Hurricane intends to use the Aoka Mizu for the early production system phase of development and will have the right to extend the contract for up to 10 years. Under the agreement, BES has granted Hurricane an exclusive right to enter fully termed agreements until November 2017. The parties intend to enter fully termed agreements before Hurricane’s expected mid-2017 sanction date.

The heads of terms sets the scope of work as well as the commercial terms between BES and Hurricane, both for the cost and terms of the upgrade and life extension work and the subsequent charter rates during the expected life of the contract, the release said.

In addition, Hurricane and BES have begun a second phase FEED study, which is expected to complete in early second-quarter 2017.

Aibel Taps Veolia For Water System Module For Woodside FPSO

Veolia, through its subsidiary VWS Westgarth, has been awarded a multimillion-dollar contract by Aibel Singapore on behalf of Woodside Petroleum Ltd. to supply customized waterflood water treatment system module for the Ngujima-Yin FPSO vessel, according to a news release.

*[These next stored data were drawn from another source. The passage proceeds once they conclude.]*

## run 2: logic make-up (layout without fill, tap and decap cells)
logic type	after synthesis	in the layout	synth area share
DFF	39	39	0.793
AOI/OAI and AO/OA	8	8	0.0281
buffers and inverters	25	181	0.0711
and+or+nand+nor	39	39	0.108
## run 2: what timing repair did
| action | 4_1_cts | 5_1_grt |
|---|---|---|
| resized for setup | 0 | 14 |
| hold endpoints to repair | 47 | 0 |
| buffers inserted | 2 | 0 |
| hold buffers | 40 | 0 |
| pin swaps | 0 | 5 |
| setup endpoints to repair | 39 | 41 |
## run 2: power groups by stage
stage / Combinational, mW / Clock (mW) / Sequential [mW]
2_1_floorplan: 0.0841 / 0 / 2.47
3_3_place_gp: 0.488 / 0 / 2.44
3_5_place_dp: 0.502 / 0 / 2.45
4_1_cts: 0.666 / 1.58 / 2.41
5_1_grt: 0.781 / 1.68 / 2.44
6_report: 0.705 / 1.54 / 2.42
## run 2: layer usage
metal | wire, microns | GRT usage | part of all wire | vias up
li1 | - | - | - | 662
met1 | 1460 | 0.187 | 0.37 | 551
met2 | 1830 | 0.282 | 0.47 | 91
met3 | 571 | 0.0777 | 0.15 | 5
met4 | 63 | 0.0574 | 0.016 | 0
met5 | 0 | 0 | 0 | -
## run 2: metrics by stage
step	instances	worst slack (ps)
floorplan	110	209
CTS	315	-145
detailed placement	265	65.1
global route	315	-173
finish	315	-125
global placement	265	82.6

The award is for the design, equipment procurement and supply, and construction as a single-lift integrated process module incorporating coarse filtration, ultrafiltration pretreatment and sulphate removal membrane process, vacuum de-aeration, dual fuel turbine-driven water injection pump, electrical switchgear and transformers, and a plant control room. The system water injection capacity is 12,720 cu. m/d (449,202.5 cf/d), with a turndown capacity to 8,745 cu. m/d (308,827 cf/d).

The company said the heart of the system is the specialized SRP membrane process, which is designed to remove sulphates and other divalent hardness ions from injection water used in EOR waterflood operations. The removal of these ions reduces the tendency of barium sulphate and strontium sulphate scale to form in the reservoir and flowlines, plus prevents well souring by controlling sulphate reducing bacteria.

This is the first award that Aibel Singapore and Woodside have awarded Veolia, and it marks the first use of sulphate removal in Australia, Veolia said in the release.

The FPSO vessel will operate in Woodside’s Greater Enfield Area Development fields, offshore northwest Australia.